De huidige regeling kent een tijdelijke regeling voor oudere werknemers en een overbruggingsregeling. Deze regelingen vervallen per 1 januari 2020. Bij wijze van overgangsrecht zijn deze regelingen nog van toepassing als:

  1. de arbeidsovereenkomst voor 1 januari 2020 is opgezegd;
  2. de werknemer voor 1 januari 2020 schriftelijke heeft ingestemd met een beëindigingsvoorstel;
  3. de arbeidsovereenkomst is opgezegd met toestemming van het UWV en het verzoek om toestemming is gedaan voor 1 januari 2020; of
  4. het verzoek tot ontbinding van de arbeidsovereenkomst voor 1 januari 2020 is ingediend.

De tijdelijke regeling voor oudere werknemers geldt voor werknemers die bij het einde van de arbeidsovereenkomst 50 jaar of ouder zijn. Heeft de arbeidsovereenkomst ten minste 120 maanden geduurd, dan hebben deze werknemers recht op ½ maandsalaris voor elke periode van zes maanden dat de dienstbetrekking na het bereiken van de leeftijd van 50 jaar heeft geduurd. Deze tijdelijke regeling geldt voor werkgevers die minder dan 25 werknemers in dienst hebben.

De overbruggingsregeling houdt in dat onder voorwaarden voor de berekening van de duur van de arbeidsovereenkomst de maanden voor 1 mei 2013 buiten beschouwing worden gelaten, indien de arbeidsovereenkomst is geëindigd of niet is voortgezet wegens een slechte financiële situatie van de werkgever. Ook deze regeling geldt voor werkgevers die minder dan 25 werknemers in dienst hebben.

Bron: Ministerie van Sociale Zaken | publicatie | 11-07-2019

NHG en flexibel inkomen

De Nationale Hypotheekgarantie (NHG) is een vangnet voor het geval de woningeigenaar zijn hypotheek niet meer kan betalen. Een hypotheek met NHG voldoet aan de normen voor verantwoord lenen van het Nibud. Om voor de NHG in aanmerking te komen mag de koopsom van de woning niet meer bedragen dan € 290.000.
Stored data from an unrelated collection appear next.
## src/rtl/prot_pkg.sv

```systemverilog
// protection chip shared definitions
package prot_pkg;

    // register word offsets, cpu byte address minus 0x4000, halved
    localparam logic [13:1] REG_DATA = 13'hd05;
    localparam logic [13:1] REG_CMD  = 13'hc7e;
    localparam logic [13:1] REG_V0   = 13'hc0c;
    localparam logic [13:1] REG_V1   = 13'he58;
    localparam logic [13:1] REG_V2   = 13'h064;

    // dma trigger, matched on addr[7:1]
    localparam logic [7:1] DMA_TRIG_ADDR = 7'd1;

    // read port commands
    localparam logic [15:0] CMD_ID    = 16'h100b;
    localparam logic [15:0] CMD_MASK4 = 16'h6003;
    localparam logic [15:0] CMD_MASK5 = 16'h6004;
    localparam logic [15:0] CMD_BIT0  = 16'h6000;
    localparam logic [15:0] CMD_BYTE0 = 16'h0000;
    localparam logic [15:0] CMD_BYTE7 = 16'h6007;
    localparam logic [15:0] CMD_CALC  = 16'h8abc;

    localparam logic [15:0] RESP_ID   = 16'h0064;
    localparam logic [15:0] RESP_NONE = 16'hffff;

    // sort engine sizes
    localparam int SCAN_ENTRIES    = 128;
    localparam int PRIO_LEVELS     = 8;
    localparam int STEPS_PER_ENTRY = 4;

    typedef struct packed {
        logic        cs;
        logic [13:1] addr;
        logic [1:0]  dsn;
        logic [15:0] din;
        logic        cpu_we;
    } cpu_bus_t;

    typedef struct packed {
        logic        cs;
        logic [13:1] addr;
        logic [15:0] din;
        logic [1:0]  we;
    } oram_port_t;

    typedef struct packed {
        logic [15:0]        cmd;
        logic [15:0]        odma;
        logic signed [15:0] v0;
        logic signed [15:0] v1;
        logic signed [15:0] v2;
    } vec_regs_t;

    // word address reordered to match the object chip pins
    function automatic logic [13:1] obj_pin_addr(input logic [13:1] a);
        return {a[6:5], a[1], a[13:7], a[4:2]};
    endfunction

endpackage

```

## src/rtl/prot_calc.sv

```systemverilog
// vector math and command response
`timescale 1ns/1ns

module prot_calc import prot_pkg::*; (
    input  logic        clk,
    input  vec_regs_t   regs,
    output logic [15:0] dout
);

    logic signed [15:0] vx0;
    logic signed [15:0] vx1;
    logic signed [15:0] vsum;
    logic signed [15:0] vs3;
    logic               rnd;
    logic [15:0]        xfield;
    logic [15:0]        sfield;
    logic [15:0]        vcalc;
    logic [15:0]        calc_q;

    always_comb begin
        // x term, negated eighth of v0 rounded by 32
        vx0    = ($signed(regs.v0) + 16'sd32) >>> 3;
        vx1    = -vx0;
        xfield = {5'd0, vx1[4:0], 6'd0};

        // s term from v1+v2, rounded toward zero
        vsum   = $signed(regs.v1) + $signed(regs.v2) - 16'sd6;
        vs3    = vsum >>> 3;
        rnd    = vsum[15] && (|vsum[2:0]);
        sfield = (16'(vs3) + {15'd0, rnd} + 16'd12) & 16'h003f;

        vcalc  = xfield + sfield;
    end

    // extra stage on the calc path, two clocks total
    always_ff @(posedge clk) begin
        calc_q <= vcalc;
    end

    // response selected by cmd, odma masked per command
    always_ff @(posedge clk) begin
        case (regs.cmd)
            CMD_ID:    dout <= RESP_ID;
            CMD_MASK4: dout <= {12'd0, regs.odma[3:0]};
            CMD_MASK5: dout <= {11'd0, regs.odma[4:0]};
            CMD_BIT0:  dout <= {15'd0, regs.odma[0]};
            CMD_BYTE0: dout <= {8'd0, regs.odma[7:0]};
            CMD_BYTE7: dout <= {8'd0, regs.odma[7:0]};
            CMD_CALC:  dout <= calc_q;
            default:   dout <= RESP_NONE;
        endcase
    end

endmodule

```

## src/rtl/prot_ctrl.sv

```systemverilog
// dma bus arbitration and step sequencer
`timescale 1ns/1ns

module prot_ctrl import prot_pkg::*; (
    input  logic       clk,
    input  logic       rst,
    input  logic       cen_8,
    input  logic       cs,
    input  logic       cpu_we,
    input  logic [7:1] trig_addr,
    input  logic       BGn,
    input  logic       level_done,
    input  logic       last_level,
    output logic       BRn,
    output logic       BGACKn,
    output logic [1:0] st,
    output logic       step_en,
    output logic       scan_start
);

    localparam logic [1:0] ST_LAST = 2'(STEPS_PER_ENTRY - 1);

    logic trig;
    logic release_bus;

    // cpu write to the trigger register
    assign trig = cs && cpu_we && (trig_addr == DMA_TRIG_ADDR);

    // scan restarts on every trigger, also mid dma
    assign scan_start = trig;

    // steps only tick while we own the bus
    assign step_en = !BGACKn && cen_8;

    // end of level 128 hands the bus back
    // a trigger in the same cycle keeps it
    assign release_bus = level_done && last_level && !trig;

    always_ff @(posedge clk or posedge rst) begin
        if (rst) begin
            BRn    <= 1'b1;
            BGACKn <= 1'b1;
            st     <= 2'd0;
        end else begin
            // grant seen, take the bus
            if (!BGn && !BRn) begin
                BRn    <= 1'b1;
                BGACKn <= 1'b0;
            end

            if (step_en) begin
                if (st == ST_LAST) begin
                    st <= 2'd0;
                end else begin
                    st <= st + 2'd1;
                end
            end

            if (release_bus) begin
                BGACKn <= 1'b1;
                st     <= 2'd0;
            end

            if (trig) begin
                st <= 2'd0;
                // request only when idle and not already pending
                if (BGACKn && BRn) begin
                    BRn <= 1'b0;
                end
            end
        end
    end

    // request and acknowledge are never asserted together
    a_req_ack_excl: assert property (
        @(posedge clk) disable iff (rst)
        !(!BRn && !BGACKn)
    );

    // step counter idles at 0 while the cpu owns the bus
    a_st_idle: assert property (
        @(posedge clk) disable iff (rst)
        BGACKn |-> st == 2'd0
    );

endmodule

```

## src/rtl/prot_obj_scan.sv

```systemverilog
// priority scan and object ram port
`timescale 1ns/1ns

module prot_obj_scan import prot_pkg::*; (
    input  logic        clk,
    input  logic        rst,
    input  cpu_bus_t    cpu,
    input  logic        objsys_cs,
    input  logic        BGACKn,
    input  logic [1:0]  st,
    input  logic        step_en,
    input  logic        scan_start,
    input  logic [15:0] oram_dout,
    output oram_port_t  oram,
    output logic        level_done,
    output logic        last_level
);

    localparam int         IDX_W    = $clog2(SCAN_ENTRIES);
    localparam logic [1:0] ST_WRITE = 2'(STEPS_PER_ENTRY - 1);

    logic [IDX_W-1:0]       scan_idx;
    logic [PRIO_LEVELS-1:0] level;
    logic [7:0]             rank;
    logic                   match;
    logic                   rank_wr;
    logic [13:1]            scan_addr;

    // one-hot level, last one is bit 7
    assign last_level = level[PRIO_LEVELS-1];
    assign level_done = step_en && (st == ST_WRITE) && (scan_idx == IDX_W'(SCAN_ENTRIES - 1));
    assign rank_wr    = step_en && (st == ST_WRITE) && match;

    // entries sit 8 words apart
    assign scan_addr  = {3'd0, scan_idx, 3'd0};

    always_ff @(posedge clk or posedge rst) begin
        if (rst) begin
            scan_idx <= '0;
            level    <= PRIO_LEVELS'(1);
            rank     <= 8'd0;
            match    <= 1'b0;
        end else if (scan_start) begin
            scan_idx <= '0;
            level    <= PRIO_LEVELS'(1);
            rank     <= 8'd0;
            match    <= 1'b0;
        end else if (step_en) begin
            case (st)
                // ram data valid by step 2, address set since step 0
                2'd2: match <= (oram_dout[15:8] == level);
                ST_WRITE: begin
                    match    <= 1'b0;
                    scan_idx <= scan_idx + 1'b1;
                    if (match) begin
                        rank <= rank + 8'd1;
                    end
                    if (level_done) begin
                        level <= level << 1;
                    end
                end
                default: match <= 1'b0;
            endcase
        end
    end

    // dma owns the port while acknowledge is low
    always_comb begin
        if (!BGACKn) begin
            oram.cs   = 1'b1;
            oram.addr = obj_pin_addr(scan_addr);
            oram.din  = {8'd0, rank};
            oram.we   = {1'b0, rank_wr};
        end else begin
            oram.cs   = objsys_cs;
            oram.addr = obj_pin_addr(cpu.addr);
            oram.din  = cpu.din;
            oram.we   = ~cpu.dsn & {2{cpu.cpu_we}};
        end
    end

    // each entry matches one level at most, so ranks stay below the entry count
    a_rank_range: assert property (
        @(posedge clk) disable iff (rst)
        rank_wr |-> rank < 8'(SCAN_ENTRIES)
    );

    // cpu keeps off the object bus while the dma holds it
    a_cpu_silent: assert property (
        @(posedge clk) disable iff (rst)
        !BGACKn |-> !(objsys_cs && cpu.cpu_we)
    );

endmodule

```

## src/rtl/prot_regs.sv

```systemverilog
// cpu register file with byte lanes
`timescale 1ns/1ns

module prot_regs import prot_pkg::*; (
    input  logic        clk,
    input  logic        rst,
    input  logic        ram_we,
    input  logic [13:1] addr,
    input  logic [1:0]  dsn,
    input  logic [15:0] din,
    output vec_regs_t   regs
);

    // merge active byte lanes, dsn is active low
    function automatic logic [15:0] lane_wr(
        input logic [15:0] old,
        input logic [15:0] wdat,
        input logic [1:0]  ben_n
    );
        logic [15:0] res;
        res = old;
        if (!ben_n[0]) begin
            res[7:0] = wdat[7:0];
        end
        if (!ben_n[1]) begin
            res[15:8] = wdat[15:8];
        end
        return res;
    endfunction

    always_ff @(posedge clk or posedge rst) begin
        if (rst) begin
            regs <= '0;
        end else if (ram_we) begin
            // five decoded offsets
            case (addr)
                REG_DATA: regs.odma <= lane_wr(regs.odma, din, dsn);
                REG_CMD:  regs.cmd  <= lane_wr(regs.cmd, din, dsn);
                REG_V0:   regs.v0   <= lane_wr(regs.v0, din, dsn);
                REG_V1:   regs.v1   <= lane_wr(regs.v1, din, dsn);
                REG_V2:   regs.v2   <= lane_wr(regs.v2, din, dsn);
                // shared ram elsewhere, not ours
                default: begin
                    regs <= regs;
                end
            endcase
        end
    end

endmodule

```

## src/rtl/prot_top.sv

```systemverilog
// protection chip top level
`timescale 1ns/1ns

module prot_top import prot_pkg::*; (
    input  logic        clk,
    input  logic        rst,
    input  logic        cen_8,

    // cpu side
    input  cpu_bus_t    cpu,
    input  logic        ram_we,
    input  logic        objsys_cs,
    output logic [15:0] dout,

    // object ram port
    output oram_port_t  oram,
    input  logic [15:0] oram_dout,

    // 68000 bus arbitration
    output logic        BRn,
    input  logic        BGn,
    output logic        BGACKn
);

    vec_regs_t   regs;
    logic [1:0]  st;
    logic        step_en;
    logic        scan_start;
    logic        level_done;
    logic        last_level;

    // arbitration and step sequencing
    prot_ctrl u_ctrl (
        .clk        (clk),
        .rst        (rst),
        .cen_8      (cen_8),
        .cs         (cpu.cs),
        .cpu_we     (cpu.cpu_we),
        .trig_addr  (cpu.addr[7:1]),
        .BGn        (BGn),
        .level_done (level_done),
        .last_level (last_level),
        .BRn        (BRn),
        .BGACKn     (BGACKn),
        .st         (st),
        .step_en    (step_en),
        .scan_start (scan_start)
    );

    // written through the shared ram strobe
    prot_regs u_regs (
        .clk    (clk),
        .rst    (rst),
        .ram_we (ram_we),
        .addr   (cpu.addr),
        .dsn    (cpu.dsn),
        .din    (cpu.din),
        .regs   (regs)
    );

    prot_calc u_calc (
        .clk  (clk),
        .regs (regs),
        .dout (dout)
    );

    // priority scan and object ram mux
    prot_obj_scan u_scan (
        .clk        (clk),
        .rst        (rst),
        .cpu        (cpu),
        .objsys_cs  (objsys_cs),
        .BGACKn     (BGACKn),
        .st         (st),
        .step_en    (step_en),
        .scan_start (scan_start),
        .oram_dout  (oram_dout),
        .oram       (oram),
        .level_done (level_done),
        .last_level (last_level)
    );

endmodule

```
Om het voor starters met een flexibel inkomen makkelijker te maken een hypotheek met NHG af te sluiten start de uitvoerder van de NHG dit najaar een experiment met een aantal kredietverstrekkers. Binnen dat experiment zal gebruik worden gemaakt van de zogeheten Arbeidsmarktscan. Deze scan geeft zicht op de carrièreperspectieven en de verwachte bestendigheid van het inkomen. De Arbeidsmarktscan is beschikbaar voor alle flexwerkers. De minister van Binnenlandse Zaken en Koninkrijksrelaties schrijft dat in een brief aan de Tweede Kamer. Uiteindelijk is het de bedoeling dat er voor alle mensen met een flexibel inkomen een nieuwe maatstaf komt waarvan ook zzp’ers en freelancers profiteren.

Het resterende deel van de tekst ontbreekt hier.